"I'm Not Ashamed," a true story based on the life of teenage Christian student Rachel Joy Scott who was killed in the 1999 Columbine high school shooting, is set to release this month.
Scott, played by Duck Dynasty's Sadie Robertson, was asked about her Christian faith just before she was killed by shooter Eric Harris. She was 17 years old at the time.
Harris asked her if she "still believed in God." When she replied affirmatively, the gunman said, "Then go be with him," before fatally shooting her in the head.
On April 20, 1999, Harris and Dylan Klebold, killed twelve students before taking their own lives.
The film, which releases on October 21, takes its course from Scott's diaries, in which she also wrote about wanting to be more open about her faith and to reach more people at school.
The movie is produced by Pure Flix Entertainment, which also distributed God's Not Dead, part one and two.

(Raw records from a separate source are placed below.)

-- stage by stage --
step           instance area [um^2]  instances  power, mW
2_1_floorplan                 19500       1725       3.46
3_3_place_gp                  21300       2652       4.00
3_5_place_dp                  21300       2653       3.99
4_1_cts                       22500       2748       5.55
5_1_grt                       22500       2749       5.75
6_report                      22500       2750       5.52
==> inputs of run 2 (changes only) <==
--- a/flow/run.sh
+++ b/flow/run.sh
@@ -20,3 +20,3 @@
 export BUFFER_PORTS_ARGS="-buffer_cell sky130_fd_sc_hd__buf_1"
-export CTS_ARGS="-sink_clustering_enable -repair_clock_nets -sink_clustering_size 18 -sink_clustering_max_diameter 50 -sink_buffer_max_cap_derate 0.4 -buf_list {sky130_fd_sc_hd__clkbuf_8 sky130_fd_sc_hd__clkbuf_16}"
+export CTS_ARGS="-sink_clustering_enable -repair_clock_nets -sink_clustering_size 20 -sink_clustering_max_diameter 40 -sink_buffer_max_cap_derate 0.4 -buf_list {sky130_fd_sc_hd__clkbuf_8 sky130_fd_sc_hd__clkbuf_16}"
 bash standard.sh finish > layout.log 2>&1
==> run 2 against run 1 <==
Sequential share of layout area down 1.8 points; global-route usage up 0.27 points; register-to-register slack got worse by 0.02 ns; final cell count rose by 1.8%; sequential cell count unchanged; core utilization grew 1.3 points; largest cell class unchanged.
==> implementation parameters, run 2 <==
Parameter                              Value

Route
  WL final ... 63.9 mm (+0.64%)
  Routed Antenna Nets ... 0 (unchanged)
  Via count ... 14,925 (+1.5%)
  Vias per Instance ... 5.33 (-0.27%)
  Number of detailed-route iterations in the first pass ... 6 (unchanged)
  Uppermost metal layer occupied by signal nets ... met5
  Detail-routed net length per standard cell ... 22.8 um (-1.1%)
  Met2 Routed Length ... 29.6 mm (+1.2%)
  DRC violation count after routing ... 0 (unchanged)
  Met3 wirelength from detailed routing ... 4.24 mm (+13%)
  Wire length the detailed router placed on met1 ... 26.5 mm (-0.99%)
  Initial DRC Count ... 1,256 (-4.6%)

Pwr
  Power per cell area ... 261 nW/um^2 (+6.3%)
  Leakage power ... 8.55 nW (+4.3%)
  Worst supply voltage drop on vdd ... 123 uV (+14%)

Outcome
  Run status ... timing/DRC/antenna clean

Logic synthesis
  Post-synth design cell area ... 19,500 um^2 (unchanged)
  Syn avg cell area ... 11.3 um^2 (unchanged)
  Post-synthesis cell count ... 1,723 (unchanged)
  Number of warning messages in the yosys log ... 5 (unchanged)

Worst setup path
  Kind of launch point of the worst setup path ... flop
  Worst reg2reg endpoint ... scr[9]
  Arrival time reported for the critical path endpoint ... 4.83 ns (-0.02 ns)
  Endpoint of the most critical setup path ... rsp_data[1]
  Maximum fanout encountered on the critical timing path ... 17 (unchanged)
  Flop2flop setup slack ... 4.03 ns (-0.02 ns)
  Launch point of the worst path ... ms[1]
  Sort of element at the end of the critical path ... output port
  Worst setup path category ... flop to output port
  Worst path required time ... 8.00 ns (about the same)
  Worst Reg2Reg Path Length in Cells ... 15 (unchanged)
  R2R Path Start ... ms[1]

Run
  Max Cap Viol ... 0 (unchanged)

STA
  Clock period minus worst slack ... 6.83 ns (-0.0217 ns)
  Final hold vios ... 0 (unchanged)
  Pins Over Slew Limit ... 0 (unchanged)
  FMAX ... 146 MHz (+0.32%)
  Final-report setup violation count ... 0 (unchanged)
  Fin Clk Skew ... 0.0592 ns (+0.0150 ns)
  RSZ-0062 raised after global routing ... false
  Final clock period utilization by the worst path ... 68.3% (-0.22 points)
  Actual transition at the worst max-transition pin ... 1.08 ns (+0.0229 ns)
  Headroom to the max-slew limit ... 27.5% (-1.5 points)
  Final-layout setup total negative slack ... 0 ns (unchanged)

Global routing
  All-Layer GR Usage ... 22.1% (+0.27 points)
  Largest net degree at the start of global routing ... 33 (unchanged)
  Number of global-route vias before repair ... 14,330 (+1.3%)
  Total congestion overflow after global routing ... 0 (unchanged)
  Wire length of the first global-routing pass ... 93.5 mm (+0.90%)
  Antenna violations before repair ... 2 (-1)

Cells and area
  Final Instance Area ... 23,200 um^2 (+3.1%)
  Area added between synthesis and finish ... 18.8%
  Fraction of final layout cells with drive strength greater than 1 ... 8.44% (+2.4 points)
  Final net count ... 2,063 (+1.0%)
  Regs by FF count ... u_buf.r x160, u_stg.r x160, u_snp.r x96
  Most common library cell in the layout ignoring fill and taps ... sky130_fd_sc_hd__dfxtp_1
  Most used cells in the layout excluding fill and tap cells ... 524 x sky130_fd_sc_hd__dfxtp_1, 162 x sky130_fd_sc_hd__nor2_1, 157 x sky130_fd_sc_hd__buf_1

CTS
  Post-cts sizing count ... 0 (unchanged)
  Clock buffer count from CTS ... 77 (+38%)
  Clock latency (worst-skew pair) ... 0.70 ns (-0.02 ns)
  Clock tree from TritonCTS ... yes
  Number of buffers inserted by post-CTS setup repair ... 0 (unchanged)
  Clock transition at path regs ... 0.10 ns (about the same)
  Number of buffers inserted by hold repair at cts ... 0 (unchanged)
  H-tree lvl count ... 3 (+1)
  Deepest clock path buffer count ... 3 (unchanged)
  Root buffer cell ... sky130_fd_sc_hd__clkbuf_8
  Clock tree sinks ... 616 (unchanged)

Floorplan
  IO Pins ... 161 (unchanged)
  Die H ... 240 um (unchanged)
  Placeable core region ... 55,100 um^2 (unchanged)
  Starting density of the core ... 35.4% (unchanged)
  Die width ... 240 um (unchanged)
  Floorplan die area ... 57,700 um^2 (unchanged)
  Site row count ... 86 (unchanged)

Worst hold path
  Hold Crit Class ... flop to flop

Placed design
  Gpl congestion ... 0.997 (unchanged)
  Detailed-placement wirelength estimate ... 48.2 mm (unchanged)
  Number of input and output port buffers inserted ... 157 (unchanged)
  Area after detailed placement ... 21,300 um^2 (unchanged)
Background: an optimization exercise with open tools, aiming at small area. Do not read the settings as production practice.
Only simulation tests tie the RTL to the original design; equivalence was not proved.
Power is estimated from default activity; no workload was simulated.

==> zinc <==
Design voice_filter, start of the top module:
module voice_filter (
    input  wire        clk,
    input  wire        rst,        
    input  wire        start,
    input  wire [31:0] x,
    input  wire        topo,       
    input  wire [1:0]  ftype,      
    input  wire [31:0] a0,
    input  wire [31:0] a1,
    input  wire [31:0] a2,
    input  wire [31:0] b1,
    input  wire [31:0] b2,
    input  wire [31:0] f1,
    input  wire [31:0] q,
    output reg         done,
    output wire [31:0] y
);
export LEC_CHECK = 0
export CAP_MARGIN = 20
export CORE_MARGIN = 2
export CORE_UTILIZATION = 40
export SLEW_MARGIN = 20
export BUFFER_PORTS_ARGS = -buffer_cell sky130_fd_sc_hd__buf_1
export CTS_ARGS = -sink_clustering_enable -repair_clock_nets -dont_use_dummy_load -sink_clustering_size 12 -sink_clustering_max_diameter 100 -buf_list {sky130_fd_sc_hd__clkbuf_8}
create_clock -name core_clock -period 22.0 [get_ports {clk}]
standard.sh (not shown) runs the stock make flow with config.mk's settings and CLKGATE_MAP_FILE= SYNTH_SCRIPT=/design/flow/synth_recipe.tcl, a recipe that flattens the netlist after the stock synthesis.
==> flow/flow/run.sh <==
#!/bin/bash
# The standard layout (the standard.sh, standard synthesis included),
# with two changes: the buffer that placement puts on every input and output
# port is sky130_fd_sc_hd__buf_1, and clock tree synthesis adds no dummy
# loads, and its sink clusters and buffers are set below.
set -euo pipefail
cd "$(dirname "$0")/.."
cat >> config.mk <<'MK'
export BUFFER_PORTS_ARGS = -buffer_cell sky130_fd_sc_hd__buf_1
export CTS_ARGS = -sink_clustering_enable -repair_clock_nets -dont_use_dummy_load -sink_clustering_size 12 -sink_clustering_max_diameter 100 -buf_list {sky130_fd_sc_hd__clkbuf_8}
MK
bash standard.sh finish > standard_flow.log 2>&1
==> delta (differences from zinc) <==
--- a/flow/design.v
+++ b/flow/design.v
@@ -176,34 +176,31 @@
             S_A0:    fin = rdy && (bnan || nanF || binf || yinf || bzero || y_zero);
             S_LH:    fin = rdy;
             default: fin = 1'b0;
         endcase
     end
     reg [3:0] st_n, pc_n;
-    reg       pc_inc, pc_zero;
     always @(*) begin
         st_n = st;
         pc_n = pc;
-        pc_inc = 1'b0;
-        pc_zero = 1'b0;
         if (fin && (c_dest == D_NONE || c_dest == D_ACC) && !c_last)
-            begin pc_n = pc + 4'd1; pc_inc = 1'b1; end
+            pc_n = pc + 4'd1;
         case (st)
-            S_IDLE:  if (start) begin pc_n = 4'd0; pc_zero = 1'b1; st_n = S_MLOAD; end
+            S_IDLE:  if (start) begin pc_n = 4'd0; st_n = S_MLOAD; end
             S_MLOAD: if (rdy) st_n = S_MIT;
             S_MIT:   if (cnt == 5'd11 && !(nanF || infF)) st_n = S_NORM;
             S_NORM:  if (!(n_r1a || n_und || n_left)) st_n = S_ROUND;
             S_A0:    if (a0go && !y_zero && !bzero)
                          st_n = ($signed({2'b00, bex}) > EH) ? S_SW1 : S_A1;
             S_SW1:   st_n = S_SW2;
             S_SW2:   if (rdy) st_n = S_A1;
             S_A1:    st_n = (eff_sub && (cnt == 5'd0) && !swapped && sum[28]) ? S_SW1 : S_ALIGN;
             S_ALIGN: if (al_add) st_n = S_NORM;
             S_WR:    if (hs == dslot) begin
                          if (c_last) st_n = S_IDLE;
-                         else begin pc_n = pc + 4'd1; pc_inc = 1'b1; st_n = n_first; end
+                         else begin pc_n = pc + 4'd1; st_n = n_first; end
                      end
             S_UPDX:  if (hs == dslot) st_n = S_UPD0;
             S_UPD0:  if (hs == dslot) st_n = S_IDLE;
             default: ;
         endcase
         if (fin) begin
@@ -211,13 +208,13 @@
             else if (c_dest == D_Y1)                 st_n = S_UPDX;
             else if (c_last)                         st_n = S_IDLE;
             else                                     st_n = n_first;
         end
         if (rst) st_n = S_IDLE;
     end
-    wire [15:0] cur_n = pc_zero ? prog(topo, ftype, 4'd0) : pc_inc ? nxt : cur;
+    wire [15:0] cur_n = prog(topo, ftype, pc_n);
     wire [3:0]  bsel_n = (st_n == S_MIT) ? cur_n[9:6] :
                          (st_n == S_UPDX) ? B_X :
                          (st_n == S_SW1 || st_n == S_WR || st_n == S_UPD0) ? B_R : cur_n[13:10];
     always @(posedge clk) begin
         st  <= st_n;
         pc  <= pc_n;
==> flow/flow/run.sh (replaced) <==
#!/bin/bash
# The standard layout (the standard.sh, standard synthesis included),
# with two changes: the buffer that placement puts on every input and output
# port is sky130_fd_sc_hd__buf_1, and clock tree synthesis adds no dummy
# loads, and its sink clusters and buffers are set below.
set -euo pipefail
cd "$(dirname "$0")/.."
cat >> config.mk <<'MK'
export BUFFER_PORTS_ARGS = -buffer_cell sky130_fd_sc_hd__buf_1
export CTS_ARGS = -sink_clustering_enable -repair_clock_nets -dont_use_dummy_load -sink_clustering_size 16 -sink_clustering_max_diameter 120 -buf_list {sky130_fd_sc_hd__clkbuf_16}
MK
bash standard.sh finish > standard_flow.log 2>&1
CTS_ARGS = -sink_clustering_enable -repair_clock_nets -dont_use_dummy_load -sink_clustering_size 16 -sink_clustering_max_diameter 120 -buf_list {sky130_fd_sc_hd__clkbuf_16}   (was -sink_clustering_enable -repair_clock_nets -dont_use_dummy_load -sink_clustering_size 12 -sink_clustering_max_diameter 100 -buf_list {sky130_fd_sc_hd__clkbuf_8})
==> xenon (differences from zinc) <==
==> flow/flow/run.sh (replaced) <==
#!/bin/bash
# The standard layout (the standard.sh, standard synthesis included),
# with two changes: the buffer that placement puts on every input and output
# port is sky130_fd_sc_hd__buf_1, and clock tree synthesis adds no dummy
# loads, and its sink clusters and buffers are set below.
set -euo pipefail
cd "$(dirname "$0")/.."
cat >> config.mk <<'MK'
export BUFFER_PORTS_ARGS = -buffer_cell sky130_fd_sc_hd__buf_1
export CTS_ARGS = -sink_clustering_enable -repair_clock_nets -dont_use_dummy_load -sink_clustering_size 10 -sink_clustering_max_diameter 130 -buf_list {sky130_fd_sc_hd__clkbuf_8}
MK
bash standard.sh finish > standard_flow.log 2>&1
CTS_ARGS = -sink_clustering_enable -repair_clock_nets -dont_use_dummy_load -sink_clustering_size 10 -sink_clustering_max_diameter 130 -buf_list {sky130_fd_sc_hd__clkbuf_8}   (was -sink_clustering_enable -repair_clock_nets -dont_use_dummy_load -sink_clustering_size 12 -sink_clustering_max_diameter 100 -buf_list {sky130_fd_sc_hd__clkbuf_8})
==> run_results.csv <==
group,metric,value,unit
status,status,"timing/DRC/antenna clean",
global_routing,grt_pass1_wl,115000,um
yosys,synth_common_cells,"230 x dfxtp_1, 219 x nand2_1, 156 x inv_1",
layout,seq_cell_count,337,
routing,via_per_inst,6.26,
layout,seq_share,35.5,%
routing,drt-initial-drc-count,2532,
floorplan,die_w,225,um
global_routing,grt_pass1_vias,17700,
yosys,ys_seq_elements,337,
Source of the figures above: delta

==> run_results.csv <==
group,metric,value,unit
status,status,"timing/DRC/antenna clean",
layout,seq_cell_count,338,
layout,final_common_cell,"buf_1",
global_routing,grt_pass1_vias,17800,
global_routing,grt_pass1_wl,111000,um
setup_path,end_kind,"flip-flop",
routing,drt-initial-drc-count,2353,
floorplan,die_w,225,um
layout,seq_share,36.2,%
routing,via_per_inst,6.30,
yosys,synth_common_cells,"231 x dfxtp_1, 200 x nand2_1, 141 x inv_1",
Source of the figures above: zinc

==> run_results.csv <==
group,metric,value,unit
layout,seq_cell_count,338,
layout,seq_share,36.1,%
global_routing,grt_pass1_wl,112000,um
status,status,"timing/DRC/antenna clean",
global_routing,grt_pass1_vias,17900,
power,pg_comb,1.50,mW
yosys,synth_common_cells,"231 x dfxtp_1, 200 x nand2_1, 141 x inv_1",
routing,drt-initial-drc-count,2238,
yosys,ys_seq_elements,338,
floorplan,die_w,225,um
setup_path,reg2reg_slack,14.22,ns
Source of the figures above: xenon

[re-timing with driven ports]
How much do the figures lean on ideal ports? The routed layouts below were timed once more, with nothing changed but the port constraints.
Step 1 assumes that a clkbuf_16 drives the clock port and a buf_2 every other input.
Step 2 moves the port delays by t, midway between the first and last clock arrival at a register: inputs arrive t later, outputs are due t later. That takes back most of the time a late clock gives input paths.
Slacks: ideal / step 1 / step 2; pairs: ideal / step 1.
| run | t, ns | setup WS [ns] | worst setup path at the end | pins driven straight from the clock port |
|---|---|---|---|---|
| zinc | 0.641 | 11.458 / 11.489 / 10.849 | input to register | 1 |
| delta | 0.619 | 11.772 / 11.802 / 11.184 | input to register | 1 |
| xenon | 0.653 | 11.472 / 11.498 / 10.845 | input to register | 1 |
After both steps setup and hold are still met in every run listed. The setup slack of xenon, which loses most, moves by +0.026 ns with the drivers and by -0.627 ns with both steps.
Context: an optimization exercise on an open-source flow, tuned for small area. The choices shown serve that exercise and are no tape-out recipe.
The RTL was checked by simulation tests, not by an equivalence proof against the original design.
Power is estimated from default activity; no workload was simulated.

==> design/flow/design.v <==
module caliper_channel (
    input               clk,
    input               rst,
    input  [17:0]       dt_lo,
    input               dt_big,
    input               tick_stb,
    input               edge_stb,
    input               clk_line,
    input               data_line,
    input               invert,
    output reg [23:0]   smp,
    output reg          vld,
    output reg          pwr,
    output reg          notify
);
    localparam [17:0] OFF  = 18'd62144;            
    localparam [4:0]  L23  = 5'd14;
    reg [23:0]   acc;
    reg [4:0]    cnt;
    reg [17:0]   g;
    reg          far;
    reg          rs;
    wire c = clk_line  ^ invert;
    wire d = data_line ^ invert;
    wire [18:0] cy;
    wire [18:0] s;
    assign cy[0] = 1'b0;
    genvar k;
    generate
        for (k = 0; k < 18; k = k + 1) begin : g_add
            assign s[k]    = g[k] ^ dt_lo[k] ^ cy[k];
            assign cy[k+1] = (g[k] & dt_lo[k]) | (g[k] & cy[k]) | (dt_lo[k] & cy[k]);
        end
    endgenerate
    assign s[18] = cy[18];
    wire        ge_pl  = far | dt_big | s[18];
    wire        gt_rs  = rs | dt_big | (|dt_lo[17:11]) | cy[11] | (s[10:0] > 11'd1704);
    wire [23:0] acc_next = {d, acc[23:1]};
    wire        act      = edge_stb & c;
    wire [4:0]  cnt_inc  = {cnt[3:0], cnt[4] ^ cnt[2]};
    wire        last     = (cnt == L23);
    wire        pub      = act & last;
    always @(posedge clk) begin
        if (act)
            acc <= acc_next;
        if (rst)
            vld <= 1'b0;
        else if (pub)
            vld <= 1'b1;
        if (pub)
            smp <= acc_next;
    end
    always @(posedge clk) begin
        if (rst) begin
            cnt    <= 5'd1;
            g      <= OFF;
            far    <= 1'b0;
            rs     <= 1'b0;
            pwr    <= 1'b0;
            notify <= 1'b0;
        end else begin
            notify <= 1'b0;
            if (edge_stb) begin
                if (c) begin
                    pwr <= 1'b1;
                    if (last) begin
                        cnt    <= 5'd1;
                        notify <= 1'b1;
                    end else begin
                        cnt <= cnt_inc;
                    end
                end else if (gt_rs) begin
                    cnt <= 5'd1;
                end
                g   <= OFF;
                far <= 1'b0;
                rs  <= 1'b0;
            end else begin
                g   <= s[17:0];
                far <= ge_pl;
                rs  <= gt_rs;
                if (tick_stb && pwr && ge_pl) begin
                    pwr    <= 1'b0;
                    notify <= 1'b1;
                end
            end
        end
    end
endmodule
module caliper_sampler #(
    parameter NCH           = 16,
    parameter TW            = 64,
    parameter RESYNC_US     = 1000,
    parameter POWER_LOSS_US = 200000
) (
    input                clk,
    input                rst,
    input  [TW-1:0]      now,
    input                tick_stb,
    input  [NCH-1:0]     edge_stb,
    input  [NCH-1:0]     clk_line,
    input  [NCH-1:0]     data_line,
    input  [NCH-1:0]     invert,
    output [NCH-1:0]     notify,
    input  [3:0]         rd_ch,
    output [23:0]        rd_raw,
    output               rd_pwr,
    output               rd_unit,
    output               rd_sign,
    output [19:0]        rd_mag,
    input  [23:0]        dec_raw,
    output               dec_unit,
    output               dec_sign,
    output [19:0]        dec_mag
);
    reg  [TW-1:0]  prev_now;
    reg            first;
    wire [18:0]    dt_lo_b = {1'b0, now[17:0]} - {1'b0, prev_now[17:0]};
    wire [17:0]    dt_lo   = dt_lo_b[17:0];
    wire [TW-19:0] nh      = now[TW-1:18];
    wire [TW-19:0] ph      = prev_now[TW-1:18];
    wire [TW-19:0] z       = nh ^ ph;
    wire           x_le1   = ~|(z[TW-19:1] & (~ph[TW-20:0] | nh[TW-20:0]));
    wire           dt_big  = first ? |nh : (~x_le1 | (z[0] & ~dt_lo_b[18]));
    always @(posedge clk) begin
        prev_now <= {now[TW-1:18], now[17:0] & {18{~rst}}};
        first    <= rst;
    end
    wire [23:0]    smp [0:NCH-1];
    wire [NCH-1:0] vld;
    wire [NCH-1:0] pwr;
    genvar i;
    generate
        for (i = 0; i < NCH; i = i + 1) begin : g_ch
            caliper_channel u_ch (
                .clk       (clk),
                .rst       (rst),
                .dt_lo     (dt_lo),
                .dt_big    (dt_big),
                .tick_stb  (tick_stb),
                .edge_stb  (edge_stb[i]),
                .clk_line  (clk_line[i]),
                .data_line (data_line[i]),
                .invert    (invert[i]),
                .smp       (smp[i]),
                .vld       (vld[i]),
                .pwr       (pwr[i]),
                .notify    (notify[i])
            );
        end
    endgenerate
    assign rd_raw  = vld[rd_ch] ? smp[rd_ch] : 24'd0;
    assign rd_pwr  = pwr[rd_ch];
    assign rd_unit = rd_raw[23];
    assign rd_sign = rd_raw[20];
    assign rd_mag  = rd_raw[19:0];
    assign dec_unit = dec_raw[23];
    assign dec_sign = dec_raw[20];
    assign dec_mag  = dec_raw[19:0];
endmodule
==> design/flow/flow/run.sh <==
#!/bin/bash
# Standard layout (the standard.sh, standard synthesis unchanged) with two
# changes: CTS does not add dummy loads, and port buffers are buf_1.
set -euo pipefail
W="$(cd "$(dirname "${BASH_SOURCE[0]}")/.." && pwd)"
cd "$W"
export CTS_ARGS="-sink_clustering_enable -repair_clock_nets -dont_use_dummy_load -buf_list sky130_fd_sc_hd__clkbuf_8 -sink_clustering_size 12 -sink_clustering_max_diameter 50"
export BUFFER_PORTS_ARGS="-buffer_cell sky130_fd_sc_hd__buf_1"
bash "$W/standard.sh" > "$W/standard.log" 2>&1
==> design/flow/standard.sh <==
#!/bin/bash
# synth_recipe.tcl (not shown) runs the flow's synth.tcl, then flattens the netlist and writes it again
# the make line also repeats each setting of config.mk as NAME=value (left out here)
make -C /OpenROAD-flow-scripts/flow DESIGN_CONFIG=/design/flow/config.mk WORK_HOME=/design/flow/orfs CLKGATE_MAP_FILE= SYNTH_SCRIPT=/design/flow/synth_recipe.tcl "${@:-finish}"
==> design/flow/config.mk <==
export PLATFORM = sky130hd
export DESIGN_NAME = caliper_sampler
export DESIGN_NICKNAME = caliper_sampler
export VERILOG_FILES = /design/flow/design.v
export SDC_FILE = /design/flow/constraint.sdc
export NUM_CORES = 4
export LEC_CHECK = 0
export CAP_MARGIN = 20
export CORE_MARGIN = 2
export CORE_UTILIZATION = 75
export PLACE_DENSITY = 0.8
export SLEW_MARGIN = 20
==> design/flow/constraint.sdc <==
create_clock -name core_clock -period 10.0 [get_ports {clk}]
set_input_delay 2.0000 -clock core_clock [delete_from_list [all_inputs] [get_ports {clk}]]
set_output_delay 2.0000 -clock core_clock [all_outputs]
set_load 0.01 [all_outputs]
==> results.env, run 1 <==
CLK_LATENCY_PS=800
CRITICAL_PATH.N_BUFFERS_INVERTERS=10
LAYOUT_COMMONEST_CELL='sky130_fd_sc_hd__edfxtp_1'
STATUS='timing/DRC/antenna clean'
SLEW_VIOLATIONS=0
ROUTED_WIRELENGTH_UM=125000
POST_CTS.REPAIR.SETUP_BUFFERS=0
POSTSYNTHAREAPERCELL_UM2=14.3
SYNTH_TOP_CELLS_BY_AREA='sky130_fd_sc_hd__edfxtp_1, sky130_fd_sc_hd__dfxtp_1, sky130_fd_sc_hd__fa_1'
CTS-HTREE-LEVELS=4
POSTSYNTHREGISTERBITS=1265
SYNTH-EDFF-COUNT=752
GRT.MET1_USAGE=0.457
DRIVE_ABOVE_1_SHARE=0.0817
LAYOUT_COMMON_CELLS='sky130_fd_sc_hd__edfxtp_1, sky130_fd_sc_hd__dfxtp_1, sky130_fd_sc_hd__inv_1'
POST_CTS_RESIZE_COUNT=0
WORST_EP_REQUIRED_TIME_PS=10710
WORST_HOLD_PATH_TYPE='reg -> reg'
CRITPATHARRIVALTIME_PS=9950
POST_DRT_WL_PER_CELL_UM=27.2
OVERFLOW=0
CLKSINKCOUNT=1265
FLOORPLAN.INITIALDENSITY=0.760
YOSYS_WARNINGS=2
POWER.IR.VDD_WORST_mV=0.168
GRT.TOTAL_USAGE=0.369
P_LEAK_uW=0.0201
IOS=244
SYNTH.DISTINCT_CELLS=67
CTS_MADE_BUFFERS=130
FINAL-SETUP-VIOL-COUNT=0
FILLCELLCOUNT=3527
R2R-START='prev_now[0]$_DFF_P_'
FIN_CRIT_SH=0.924
SYN2LAYOUT_AREA_GROWTH_PCT=6.75
ANTENNA_VIOLATIONS_BEFORE_REPAIR=3
FIN_CELLS=4601
GRT_USE_MET2=0.592
REMAINING_ANTENNA_VIOLATION_COUNT=0
ROOT_BUFFER_CELL='sky130_fd_sc_hd__clkbuf_8'
SYNTH_TOP_AREA_FRAC=0.450
SYN_INST=3514
HPWLAFTERDP_UM=87500
WORSTSETUPSTARTPOINT='now[0]'
SYNTH_ASYNC_SR_FLOP_SHARE=0
BUSIEST_LAYER='met2'
SYNTH_FP_NETS=4025
GP_CONGESTION=0.929
CRITICAL_PATH.MOST_COMMON_CELL='sky130_fd_sc_hd__fa_1'
CLKSLEWWORSTSETUPHOLDPATHS_PS=80
ROUTED_VIAS_INST=6.42
CP-END-KIND='flip-flop'
CRITICAL_PATH_FANOUT_MAX=8
DIE_HEIGHT_UM=263
TIGHTEST_SLEW_PS=1170
POWER_DENSITY_nW_PER_UM2=211
GRT_USE_MET3=0.0721
FMAXACHIEVABLE_MHz=108
CRIT_FAMILY='adder cells'
SYNTH_SEQUENTIAL_AREA_RATIO=0.655
FINAL-SEQ-AREA_UM2=32900
SYN-CELL-AREA_UM2=50200
DRT_ITER0_DRC=3164
LAYOUT_MIN_CYCLE_TIME_PS=9240
RSZ0062_AT_GRT='no'
CTS_TREE='built'
ROUTE.DETAILED.DRC=0
FINAL_NET_COUNT=4246
SYNTH_LARGEST_AREA_CELL='sky130_fd_sc_hd__edfxtp_1'
POSTCTSHOLDBUFS=0
PORT_BUFFER_COUNT=197
WORST-SETUP-PATH-TYPE='in -> reg'
FIN_HOLD_WS_PS=405
DIE_AR_UM2=69000
WORSTHOLDSTART='g_ch[11].u_ch.acc[13]$_DFFE_PP_'
DETAILROUTE.VIA_COUNT=29517
CRITPATHMAXSTAGEDELAY_PS=450
YS_DOMINANT_REG_CELL='sky130_fd_sc_hd__edfxtp_1'
DIEWIDTH_UM=263
PLACE_WS_PS=-24.6
CRITICAL_PATH.SLOWEST_CELL='sky130_fd_sc_hd__fa_1'
FIRST_PASS_GRT_WIRE_LENGTH_UM=185000
MAXIMUM_NUMBER_OF_PINS_ON_ONE_NET_BEFORE_GLOBAL_ROUTE_REPAIR=156
CRITICAL_PATH.STARTPOINT_TYPE='primary input'
CORE_AREA_UM2=66000
CLOCKBUFFERDEPTH=3
AREA_OF_THE_MULTI_INPUT_GATES_UM2=15100
WORST_CLOCK_SKEW_PS=68.2
MAX_SLEW_MARGIN=0.217
GRT_PASS1_VIAS=30869
WORST_SLACK_PS=765
PLACED_CELLS=4465
DRV_CAP=0
SITE_ROW_COUNT=94
FINAL_HOLD_VIOL_COUNT=0
DETAIL_ROUTE.FIRST_PASS.ITERATIONS=6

The production company writes on its website, "Hollywood has played a major role in shaping our current culture by controlling most of the media we experience today. We challenge you to stand up for Christ and share these heart-felt movies with your families, friends, communities and church to impact our world for Christ."
The movie's trailer was blocked by YouTube, and its user account was suspended for about 11 months because the Google company told Pure Flix that the film's trailer was in violation of its standards, according to The Hollywood Reporter.
"We have decided to keep your account suspended based on our Community Guidelines and Terms of Service," YouTube told PureFlix.
However, shortly after The Hollywood Reporter contacted the Google company last month, the movie trailer was put back on YouTube.
On September 29, YouTube released a statement which says "With the massive volume of videos on our platform, sometimes we make the wrong call on content that is flagged by our community. When this is brought to our attention, we review the content and take appropriate action, including restoring videos or channels that were mistakenly removed."
PureFlix is suspecting an anti-Christian bias behind YouTube's decision. The YouTube did not specify why the movie trailer was deemed offensive even after PureFlix submitted multiple requests for explanation over the past year.